*** Opening Supplied data ***

<file path="flow/design.v">
`timescale 1ns / 1ps
module multiplier (
    input  wire        clk,
    input  wire        rst,      
    input  wire [31:0] x,        
    input  wire [31:0] y,        
    input  wire        start,    
    output reg  [63:0] z,        
    output wire        busy      
  );
  localparam IDLE = 1'b0;
  localparam CALC = 1'b1;
  reg        state;
  reg [5:0]  count;
  reg [31:0] M;
  reg [64:0] P;
  reg        busy_r;
  assign busy = busy_r;
  wire [31:0] A = P[64:33];
  wire [1:0]  booth_bits = P[1:0];
  wire [31:0] add_sub_val = (booth_bits == 2'b01) ? M :
       (booth_bits == 2'b10) ? (~M + 1'b1) : 32'd0;
  wire [31:0] next_A = A + add_sub_val;
  wire [64:0] next_P = {next_A[31], next_A, P[32:1]};
  always @(posedge clk or posedge rst)
  begin
    if (rst)
    begin
      state  <= IDLE;
      count  <= 6'd0;
      M      <= 32'd0;
      P      <= 65'd0;
      z      <= 64'd0;
      busy_r <= 1'b0;
    end
    else
    begin
      case (state)
        IDLE:
        begin
          if (start)
          begin
            M      <= x;
            P      <= {32'd0, y, 1'b0};
            count  <= 6'd0;
            busy_r <= 1'b1;
            state  <= CALC;
          end
        end
        CALC:
        begin
          P <= next_P;
          count <= count + 1'b1;
          if (count == 6'd31)
          begin
            state  <= IDLE;
            z      <= next_P[64:1];
            busy_r <= 1'b0;
          end
        end
      endcase
    end
  end
endmodule
`timescale 1ns / 1ps
module mac (
    input  wire        clk,
    input  wire        rst,
    input  wire [31:0] x,
    input  wire [31:0] y,
    input  wire        start,
    output wire [31:0] z,
    output wire        busy
  );
  wire        busy0;
  wire        busy1;
  wire        busy2;
  wire        busy3;
  wire [31:0] x0 = {{24{x[ 7]}}, x[ 7: 0]};
  wire [31:0] x1 = {{24{x[15]}}, x[15: 8]};
  wire [31:0] x2 = {{24{x[23]}}, x[23:16]};
  wire [31:0] x3 = {{24{x[31]}}, x[31:24]};
  wire [31:0] y0 = {{24{y[ 7]}}, y[ 7: 0]};
  wire [31:0] y1 = {{24{y[15]}}, y[15: 8]};
  wire [31:0] y2 = {{24{y[23]}}, y[23:16]};
  wire [31:0] y3 = {{24{y[31]}}, y[31:24]};
  wire [63:0] result0;
  wire [63:0] result1;
  wire [63:0] result2;
  wire [63:0] result3;
  assign busy = busy0 | busy1 | busy2 | busy3;
  assign z    = result0[31:0] + result1[31:0] + result2[31:0] + result3[31:0];
  multiplier U_mul0 (
               .clk    (clk),
               .rst    (rst),
               .x      (x0),
               .y      (y0),
               .start  (start),
               .z      (result0),
               .busy   (busy0)
             );
  multiplier U_mul1 (
               .clk    (clk),
               .rst    (rst),
               .x      (x1),
               .y      (y1),
               .start  (start),
               .z      (result1),
               .busy   (busy1)
             );
  multiplier U_mul2 (
               .clk    (clk),
               .rst    (rst),
               .x      (x2),
               .y      (y2),
               .start  (start),
               .z      (result2),
               .busy   (busy2)
             );
  multiplier U_mul3 (
               .clk    (clk),
               .rst    (rst),
               .x      (x3),
               .y      (y3),
               .start  (start),
               .z      (result3),
               .busy   (busy3)
             );
endmodule
</file>
<file path="flow/run.sh">
#!/bin/bash
# the make line also repeats each setting of config.mk as NAME=value (left out here)
make -C /OpenROAD-flow-scripts/flow DESIGN_CONFIG=/design/flow/config.mk WORK_HOME=/design/flow/orfs CLKGATE_MAP_FILE= finish
</file>
<file path="flow/config.mk">
export PLATFORM = sky130hd
export DESIGN_NAME = mac
export DESIGN_NICKNAME = mac
export VERILOG_FILES = /design/flow/design.v
export SDC_FILE = /design/flow/constraint.sdc
export NUM_CORES = 4
export LEC_CHECK = 0
export CAP_MARGIN = 15
export CORE_MARGIN = 2
export CORE_UTILIZATION = 40
export CTS_CLUSTER_SIZE = 71
export GPL_TIMING_DRIVEN = 0
export MAX_ROUTING_LAYER = met4
export SLEW_MARGIN = 15
</file>
<file path="flow/constraint.sdc">
create_clock -name core_clock -period 5.54 [get_ports {clk}]
set_input_delay 1.1080 -clock core_clock [delete_from_list [all_inputs] [get_ports {clk}]]
set_output_delay 1.1080 -clock core_clock [all_outputs]
set_load 0.01 [all_outputs]
</file>
==> results.py, run 1 <==
# Auto-generated metrics
metrics = {
    "placement": {
        "io_buffers": 98,
        "place_congestion": 0.911,
        "place_hpwl_um": 60900,
        "dp_slack_ps": -878,
    },
    "yosys": {
        "synthDistinctLibCells": 84,
        "ys_seq_share_pct": 38.9,
        "ys_warn_count": 1,
        "syn-cell-area_um2": 28800,
        "ys_sh_aoi_pct": 20.5,
        "topCombFamilyByArea": "AND-OR/OR-AND gates",
        "postSynthAreaPerCell_um2": 8.76,
        "yosys_cells": 3287,
        "ys_chip_area_um2": 28800,
        "ys.flop_type": "dfrtp_1",
        "area_leaders": "dfrtp_1, ha_1, nand2_1",
        "syn_nets": 3631,
        "xor_share_pct": 4.50,
        "yosys.area.top_type": "dfrtp_1",
        "top_area_share_pct": 38.9,
        "synthArstFlopShare_pct": 100,
        "adder_share_pct": 13.8,
        "edf_count": 0,
        "synthesis.instances": 3287,
        "most_common_cell": "nand2_1",
        "synth_flops": 448,
        "common_cells": "nand2_1, dfrtp_1, o21ai_0",
        "synthSimpleGateAreaFrac_pct": 14.6,
        "mux_area_share_pct": 2.79,
    },
    "die": {
        "initial_utilization_pct": 40.4,
        "fp.coreArea_um2": 71400,
        "fp.dieW_um": 272,
        "die_h_um": 272,
        "die-area_um2": 74200,
        "rows": 98,
        "ioPinCount": 100,
    },
    "timing": {
        "setup_viol": 4,
        "timing.hold.ws_ps": 478,
        "relSlewSlack_pct": 27.3,
        "setup-tns-final_ps": -308,
        "fmax_mhz": 178,
        "fin_crit_sh_pct": 102,
        "tightest_slew_ps": 1090,
        "final_max_slew_viol_count": 0,
        "rsz0062_at_grt": "yes",
        "final-hold-violation-count": 0,
        "finClkSkew_ps": 30.6,
        "period_needed_ps": 5630,
        "setup_slack_ps": -91.8,
    },
    "layout": {
        "area_growth_pct": 16.4,
        "layout.nets": 3818,
    },
    "cts": {
        "insertion_delay_ps": 620,
        "numClockSinks": 448,
        "htree_levels": 2,
        "clock-root-buffer": "clkbuf_16",
        "cts_tree": "built",
        "hold_buffers": 0,
        "cts_buffers": 52,
        "path_clk_slew_ps": 60,
        "clockBufferDepth": 3,
    },
    "routing": {
        "wl_met1_um": 38100,
        "dr_wl_met3_um": 4000,
        "topRoutingLayerUsed": "met4",
        "diodes": 0,
        "via_count": 23900,
        "drt-initial-drc-count": 1775,
        "wl_per_cell_um": 18.2,
        "wl_met2_um": 37600,
        "totalWireLength_um": 81300,
        "ant_nets": 0,
        "drc": 0,
        "viasPerCell": 5.35,
        "drt_pass1_iterations": 5,
    },
    "worst_setup_path": {
        "r2r_end": "U_mul3.P[58]",
        "crit_type": "flop to output port",
        "path_delay_family": "adder cells",
        "start_kind": "flop",
        "required_ps": 4430,
        "critPathCaptureType": "output port",
        "cp_data_arrival_time_ps": 4520,
        "startpoint": "U_mul0.z[1]",
        "path_buffers": 3,
        "slowest_stage": "fa_1",
        "endpoint": "z[31]",
        "rr_startpoint": "U_mul3.M[4]",
        "rrSetupSlack_ps": 600,
        "crit_cells": 16,
        "reg2regPathDepth": 12,
        "slowest_delay_ps": 500,
        "path_max_fanout": 3,
        "cp_cell_sequence": "inv_2, fa_1, fa_1, inv_2, ha_4, fa_2, a21oi_2, o21bai_2, a211oi_4, o31ai_4, a21oi_4, o21bai_4, nand3_4, o211ai_1, xnor2_2, buf_2",
    },
    "global_routing": {
        "antenna_found_initial": 0,
        "grt_pass1_wl_um": 130000,
        "overflow": 0,
        "grt_pass1_vias": 23500,
        "grt_usage_pct": 22.6,
        "grt_max_degree": 35,
    },
    "worst_hold_path": {
        "holdCritStartpoint": "U_mul3.P[63]",
        "hp-class": "flop to flop",
        "min_to": "U_mul3.P[63]",
        "min_path_cells": 1,
    },
    "job": {
        "maxCapViolCount": 0,
        "warnings": 45,
    },
    "run_status": {
        "violations": "setup timing",
        "status": "complete, but fails checks",
    },
}
[per-stage QoR]
stage               area, um^2  util (%)  std cells
floorplan                28800         -       3287
global placement         31000      43.4       4335
detailed placement       31300      43.8       4350
CTS                      33300      46.7       4457
global route             33500      47.0       4468
finish                   33500      47.0       4468
[layout make-up]
class	count	area [um^2]
buffer	161	607
fill	6856	37900
clock inverter	28	393
multi-input combinational	2458	16400
tap	950	1190
timing repair buffer	135	1430
inverter	218	822
sequential	448	11200
clock buffer	70	1470
[repair_timing]
item,CTS,global route
gates cloned,0,0
endpoints found under the hold margin,0,0
gates resized,70,37
endpoints found under the setup margin,18,16
pin swaps,22,21
setup buffers,11,12
[per-layer routing]
metal / vias up / global-route usage, %
met5: - / -
met4: 0 / 5.05
met1: 11600 / 30.7
met2: 510 / 36.0
met3: 87 / 3.02
li1: 11700 / -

*** Closing Supplied data ***

Look above for the line with "export CAP_MARGIN = 15" and the line with "results.py, run 1". Retype those two lines and every line between them exactly, adding nothing.

export CAP_MARGIN = 15
export CORE_MARGIN = 2
export CORE_UTILIZATION = 40
export CTS_CLUSTER_SIZE = 71
export GPL_TIMING_DRIVEN = 0
export MAX_ROUTING_LAYER = met4
export SLEW_MARGIN = 15
</file>
<file path="flow/constraint.sdc">
create_clock -name core_clock -period 5.54 [get_ports {clk}]
set_input_delay 1.1080 -clock core_clock [delete_from_list [all_inputs] [get_ports {clk}]]
set_output_delay 1.1080 -clock core_clock [all_outputs]
set_load 0.01 [all_outputs]
</file>
==> results.py, run 1 <==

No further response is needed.